When the oatmeal has completely cooled, add it to the flour mixture and mix thoroughly. Add in the yeast mixture and mix again.
Scrape off the mixing blade and switch to a dough hook. Add in 3/4 – 1 c. additional flour, 1/4 c. at a time — stop adding flour when the dough comes together into a *ball,* is barely sticky, and cleans the sides of the bowl. This is called a soft dough. Let the dough hook continue to work for 3-4 minutes to knead the dough. If kneading by hand, knead on a floured surface 4-6 minutes.
Coat the dough with olive oil or butter (about 1 T.) and let it sit covered with a cloth in a warm area until dough has doubled in size (about 1 hour).
Butter two large baking sheets or baking dishes.
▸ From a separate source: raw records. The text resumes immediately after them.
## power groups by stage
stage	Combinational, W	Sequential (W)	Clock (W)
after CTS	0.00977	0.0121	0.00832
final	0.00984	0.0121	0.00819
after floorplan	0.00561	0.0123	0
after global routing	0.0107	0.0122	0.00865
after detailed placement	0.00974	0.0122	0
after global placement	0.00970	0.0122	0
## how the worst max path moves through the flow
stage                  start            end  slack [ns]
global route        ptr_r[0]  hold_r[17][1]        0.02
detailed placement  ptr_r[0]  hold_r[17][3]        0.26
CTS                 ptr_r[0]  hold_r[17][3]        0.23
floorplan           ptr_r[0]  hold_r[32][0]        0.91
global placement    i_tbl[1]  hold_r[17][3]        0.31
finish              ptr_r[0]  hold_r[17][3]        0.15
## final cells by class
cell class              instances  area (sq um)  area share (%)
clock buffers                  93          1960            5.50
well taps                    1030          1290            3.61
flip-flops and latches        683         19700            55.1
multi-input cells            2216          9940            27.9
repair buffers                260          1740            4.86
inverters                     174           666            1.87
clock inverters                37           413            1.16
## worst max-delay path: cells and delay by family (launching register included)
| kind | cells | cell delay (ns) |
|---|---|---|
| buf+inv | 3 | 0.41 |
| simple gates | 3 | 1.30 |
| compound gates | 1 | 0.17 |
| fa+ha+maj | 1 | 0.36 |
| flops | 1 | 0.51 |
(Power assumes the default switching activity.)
`config.mk`:
```
export PLATFORM = sky130hd
export DESIGN_NAME = phy_strap_config_latch
export DESIGN_NICKNAME = d
export VERILOG_FILES = /design/src/include/strap_pkg.sv /design/src/cfg_word_reg.sv /design/src/phy_strap_config_latch.sv
export SDC_FILE = /design/constraint.sdc
export NUM_CORES = 1
export LEC_CHECK = 0
export BUFFER_PORTS_ARGS = -buffer_cell sky130_fd_sc_hd__buf_2
export CORE_UTILIZATION = 46
export DETAILED_ROUTE_END_ITERATION = 8
export PLACE_DENSITY = 0.76
export SYNTH_ARGS = -nofsm -noshare
export SYNTH_HDL_FRONTEND = slang
export SYNTH_SLANG_ARGS = --single-unit
```
`constraint.sdc`:
```
create_clock -name ref_clk -period 1.6 [get_ports ref_clk]
set_clock_uncertainty 0.05 [all_clocks]
set_input_delay 0.08 -clock ref_clk [delete_from_list [all_inputs] [get_ports ref_clk]]
set_output_delay 0.08 -clock ref_clk [all_outputs]
set_load 0.1 [all_outputs]
```
`src/include/strap_pkg.sv`:
```
// Purpose: shared constants for the strap configuration latch
// Assumes: 16-bit management words, word-indexed register port
// Notes:   pin indices select bits of the strap pin vectors
package strap_pkg;

  // strap pin positions within the pin vectors
  localparam int STRAP_PIN_COUNT = 13;
  localparam int PIN_ADDR0       = 0;
  localparam int PIN_ADDR1       = 1;
  localparam int PIN_ADDR2       = 2;
  localparam int PIN_MODE0       = 3;
  localparam int PIN_MODE1       = 4;
  localparam int PIN_MODE2       = 5;
  localparam int PIN_WAKE        = 6;
  localparam int PIN_ISOLATE     = 7;
  localparam int PIN_SPEED       = 8;
  localparam int PIN_DUPLEX      = 9;
  localparam int PIN_AUTONEG     = 10;
  localparam int PIN_UNIQUE0     = 11;
  localparam int PIN_GATE_TEST   = 12;

  // register word indices
  localparam logic [4:0] CTRL_IDX   = 5'h00;
  localparam logic [4:0] ADV_IDX    = 5'h04;
  localparam logic [4:0] SPEC_IDX   = 5'h16;
  localparam logic [4:0] STATUS_IDX = 5'h18;

  // control word bit positions
  localparam int CTRL_SPEED_BIT   = 13;
  localparam int CTRL_AUTONEG_BIT = 12;
  localparam int CTRL_ISOLATE_BIT = 10;
  localparam int CTRL_DUPLEX_BIT  = 8;

  // special word bit positions
  localparam int SPEC_WAKE_BIT    = 15;
  localparam int SPEC_UNIQUE0_BIT = 9;

  // reset values before the straps are taken
  localparam logic [15:0] CTRL_RST     = 16'h3100;
  localparam logic [15:0] ADV_RST      = 16'h01E1;
  localparam logic [15:0] SPEC_RST     = 16'h0000;
  localparam logic [15:0] ADV_100_MASK = 16'h0180;

  // interface mode codes and address layout
  localparam logic [2:0] MODE_NORMAL  = 3'b001;
  localparam logic [2:0] MODE_B2B     = 3'b101;
  localparam logic [1:0] ADDR_UPPER   = 2'b00;
  localparam logic [2:0] ADDR_DEFAULT = 3'b001;

endpackage : strap_pkg

```
`src/cfg_word_reg.sv`:
```
// Purpose: one 16-bit configuration word with strap load and software write
// Assumes: load and write never meet outside the single capture cycle
// Notes:   load wins over write in that cycle
`timescale 1ns/1ps
module cfg_word_reg #(
  parameter logic [15:0] RST_VAL = 16'h0000
) (
  input  wire logic        ref_clk,
  input  wire logic        sys_rst,
  input  wire logic        load_en,
  input  wire logic [15:0] load_val,
  input  wire logic        wr_en,
  input  wire logic [15:0] wr_data,
  output logic      [15:0] word_q
);

  logic [15:0] word_d;

  // next value: strap load, then software write
  always_comb begin
    word_d = word_q;
    if (load_en) begin
      word_d = load_val;
    end else if (wr_en) begin
      word_d = wr_data;
    end
  end

  // word storage
  always_ff @(posedge ref_clk) begin
    if (sys_rst) begin
      word_q <= RST_VAL;
    end else begin
      word_q <= word_d;
    end
  end

endmodule : cfg_word_reg

```
`src/phy_strap_config_latch.sv`:
```
// Purpose: capture board straps once after reset and hold them as configuration
// Assumes: pins are synchronous to ref_clk; sys_rst is synchronous, active high
// Notes:   register port is word indexed; read data follow one cycle later
`timescale 1ns/1ps
module phy_strap_config_latch (
  input  wire logic                                  ref_clk,
  input  wire logic                                  sys_rst,
  input  wire logic [strap_pkg::STRAP_PIN_COUNT-1:0] strap_pin_in,
  output logic      [strap_pkg::STRAP_PIN_COUNT-1:0] strap_pin_out,
  output logic      [strap_pkg::STRAP_PIN_COUNT-1:0] strap_pin_oe,
  input  wire logic [strap_pkg::STRAP_PIN_COUNT-1:0] func_out,
  input  wire logic [4:0]                            reg_addr,
  input  wire logic [15:0]                           reg_wdata,
  input  wire logic                                  reg_wr,
  input  wire logic                                  reg_rd,
  output logic      [15:0]                           reg_rdata,
  output logic      [4:0]                            mgmt_addr,
  output logic                                       bcast_addr_en,
  output logic                                       mode_normal,
  output logic                                       mode_b2b,
  output logic                                       mode_reserved,
  output logic                                       speed_100,
  output logic                                       autoneg_en,
  output logic                                       isolate_en,
  output logic                                       half_duplex,
  output logic                                       wake_out_en,
  output logic                                       gate_test_en,
  output logic                                       config_valid
);
  import strap_pkg::*;

  typedef enum logic {
    PH_SAMPLE = 1'b0,
    PH_RUN    = 1'b1
  } phase_type;

  phase_type   phase_q;
  phase_type   phase_d;
  logic        capture;
  logic [2:0]  addr_q;
  logic [2:0]  addr_d;
  logic [2:0]  mode_q;
  logic [2:0]  mode_d;
  logic        normal_q;
  logic        normal_d;
  logic        b2b_q;
  logic        b2b_d;
  logic        test_q;
  logic        test_d;
  logic [15:0] ctrl_q;
  logic [15:0] adv_q;
  logic [15:0] spec_q;
  logic [15:0] ctrl_load;
  logic [15:0] adv_load;
  logic [15:0] spec_load;
  logic        ctrl_wr;
  logic        adv_wr;
  logic        spec_wr;
  logic [15:0] rdata_d;
  logic [15:0] rdata_q;

  // address hit for one word, used by writes and reads
  function automatic logic word_hit(input logic [4:0] addr, input logic [4:0] idx);
    word_hit = (addr == idx);
  endfunction : word_hit

  // single capture cycle
  // the first cycle out of reset is the only one in the sample phase
  assign capture = (phase_q == PH_SAMPLE);

  // phase sequencing
  always_comb begin
    phase_d = phase_q;
    unique case (phase_q)
      PH_SAMPLE: begin
        phase_d = PH_RUN;
      end
      PH_RUN: begin
        phase_d = PH_RUN;
      end
    endcase
  end

  always_ff @(posedge ref_clk) begin
    if (sys_rst) begin
      phase_q <= PH_SAMPLE;
    end else begin
      phase_q <= phase_d;
    end
  end

  // mode decode at capture
  // latched straps kept outside the register words
  always_comb begin
    addr_d   = addr_q;
    mode_d   = mode_q;
    normal_d = normal_q;
    b2b_d    = b2b_q;
    test_d   = test_q;
    if (capture) begin
      addr_d   = {strap_pin_in[PIN_ADDR2], strap_pin_in[PIN_ADDR1], strap_pin_in[PIN_ADDR0]};
      mode_d   = {strap_pin_in[PIN_MODE2], strap_pin_in[PIN_MODE1], strap_pin_in[PIN_MODE0]};
      normal_d = (mode_d == MODE_NORMAL);
      b2b_d    = (mode_d == MODE_B2B);
      test_d   = ~strap_pin_in[PIN_GATE_TEST];
    end
  end

  always_ff @(posedge ref_clk) begin
    if (sys_rst) begin
      addr_q   <= ADDR_DEFAULT;
      mode_q   <= MODE_NORMAL;
      normal_q <= 1'b1;
      b2b_q    <= 1'b0;
      test_q   <= 1'b0;
    end else begin
      addr_q   <= addr_d;
      mode_q   <= mode_d;
      normal_q <= normal_d;
      b2b_q    <= b2b_d;
      test_q   <= test_d;
    end
  end

  // strap images for the three register words
  always_comb begin
    ctrl_load = CTRL_RST;
    adv_load  = ADV_RST;
    spec_load = SPEC_RST;
    ctrl_load[CTRL_SPEED_BIT] = strap_pin_in[PIN_SPEED];
    if (!strap_pin_in[PIN_SPEED]) begin
      adv_load = ADV_RST & ~ADV_100_MASK;
    end
    ctrl_load[CTRL_AUTONEG_BIT] = strap_pin_in[PIN_AUTONEG];
    ctrl_load[CTRL_ISOLATE_BIT] = strap_pin_in[PIN_ISOLATE];
    ctrl_load[CTRL_DUPLEX_BIT] = strap_pin_in[PIN_DUPLEX];
    spec_load[SPEC_WAKE_BIT] = strap_pin_in[PIN_WAKE];
    spec_load[SPEC_UNIQUE0_BIT] = strap_pin_in[PIN_UNIQUE0];
  end

  assign ctrl_wr = reg_wr && word_hit(reg_addr, CTRL_IDX);
  assign adv_wr  = reg_wr && word_hit(reg_addr, ADV_IDX);
  assign spec_wr = reg_wr && word_hit(reg_addr, SPEC_IDX);

  // words loaded only in capture cycle
  cfg_word_reg #(
    .RST_VAL (CTRL_RST)
  ) u_ctrl_word (
    .ref_clk  (ref_clk),
    .sys_rst  (sys_rst),
    .load_en  (capture),
    .load_val (ctrl_load),
    .wr_en    (ctrl_wr),
    .wr_data  (reg_wdata),
    .word_q   (ctrl_q)
  );

  cfg_word_reg #(
    .RST_VAL (ADV_RST)
  ) u_adv_word (
    .ref_clk  (ref_clk),
    .sys_rst  (sys_rst),
    .load_en  (capture),
    .load_val (adv_load),
    .wr_en    (adv_wr),
    .wr_data  (reg_wdata),
    .word_q   (adv_q)
  );

  cfg_word_reg #(
    .RST_VAL (SPEC_RST)
  ) u_spec_word (
    .ref_clk  (ref_clk),
    .sys_rst  (sys_rst),
    .load_en  (capture),
    .load_val (spec_load),
    .wr_en    (spec_wr),
    .wr_data  (reg_wdata),
    .word_q   (spec_q)
  );

  // read mux, unmapped words read zero
  always_comb begin
    rdata_d = 16'h0000;
    if (reg_rd) begin
      if (word_hit(reg_addr, CTRL_IDX)) begin
        rdata_d = ctrl_q;
      end else if (word_hit(reg_addr, ADV_IDX)) begin
        rdata_d = adv_q;
      end else if (word_hit(reg_addr, SPEC_IDX)) begin
        rdata_d = spec_q;
      end else if (word_hit(reg_addr, STATUS_IDX)) begin
        rdata_d = {2'b00, b2b_q, normal_q, test_q, bcast_addr_en, mode_q, config_valid,
                   1'b0, mgmt_addr};
      end
    end
  end

  always_ff @(posedge ref_clk) begin
    if (sys_rst) begin
      rdata_q <= 16'h0000;
    end else begin
      rdata_q <= rdata_d;
    end
  end

  assign reg_rdata = rdata_q;

  assign mgmt_addr     = {ADDR_UPPER, addr_q};
  // broadcast while the special word unique bit is clear, whether strap-loaded or last written
  assign bcast_addr_en = ~spec_q[SPEC_UNIQUE0_BIT];
  assign mode_normal   = normal_q;
  assign mode_b2b      = b2b_q;
  assign mode_reserved = ~normal_q & ~b2b_q;
  assign speed_100     = ctrl_q[CTRL_SPEED_BIT];
  assign autoneg_en    = ctrl_q[CTRL_AUTONEG_BIT];
  assign isolate_en    = ctrl_q[CTRL_ISOLATE_BIT];
  assign half_duplex   = ctrl_q[CTRL_DUPLEX_BIT];
  assign wake_out_en   = spec_q[SPEC_WAKE_BIT];
  assign gate_test_en  = test_q;
  assign config_valid  = (phase_q == PH_RUN);

  genvar gi;
  generate
    for (gi = 0; gi < STRAP_PIN_COUNT; gi++) begin : g_pin
      assign strap_pin_oe[gi]  = (phase_q == PH_RUN);
      assign strap_pin_out[gi] = (phase_q == PH_RUN) & func_out[gi];
    end
  endgenerate
endmodule : phy_strap_config_latch

```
Punch dough down to release the air and take off a handful at a time, forming a ball, and tucking the ends underneath to create a smooth surface on top. Pinch the undersides together to seal it and set it on the baking sheet/dish leaving a couple inches in between each to leave room to rise (45 minutes or so).
This should make about 18 dinner rolls. I often make half of the dough into larger balls and use them for sandwich rolls or hamburger buns.
Cover the baking sheet/dish with a towel and again, set in a warm place to let rise until double. Sprinkle with whole rolled oats.
Preheat oven to 350 degrees.
Place risen rolls into preheated oven for 20-25 minutes or until barely golden brown.
Cool on the baking sheet for five minutes and then remove to a wire rack to cool completely.
Serve warm with gobs of softened butter and honey, or jam, or Crock Pot Apple Butter, or whatever makes your heart the happiest.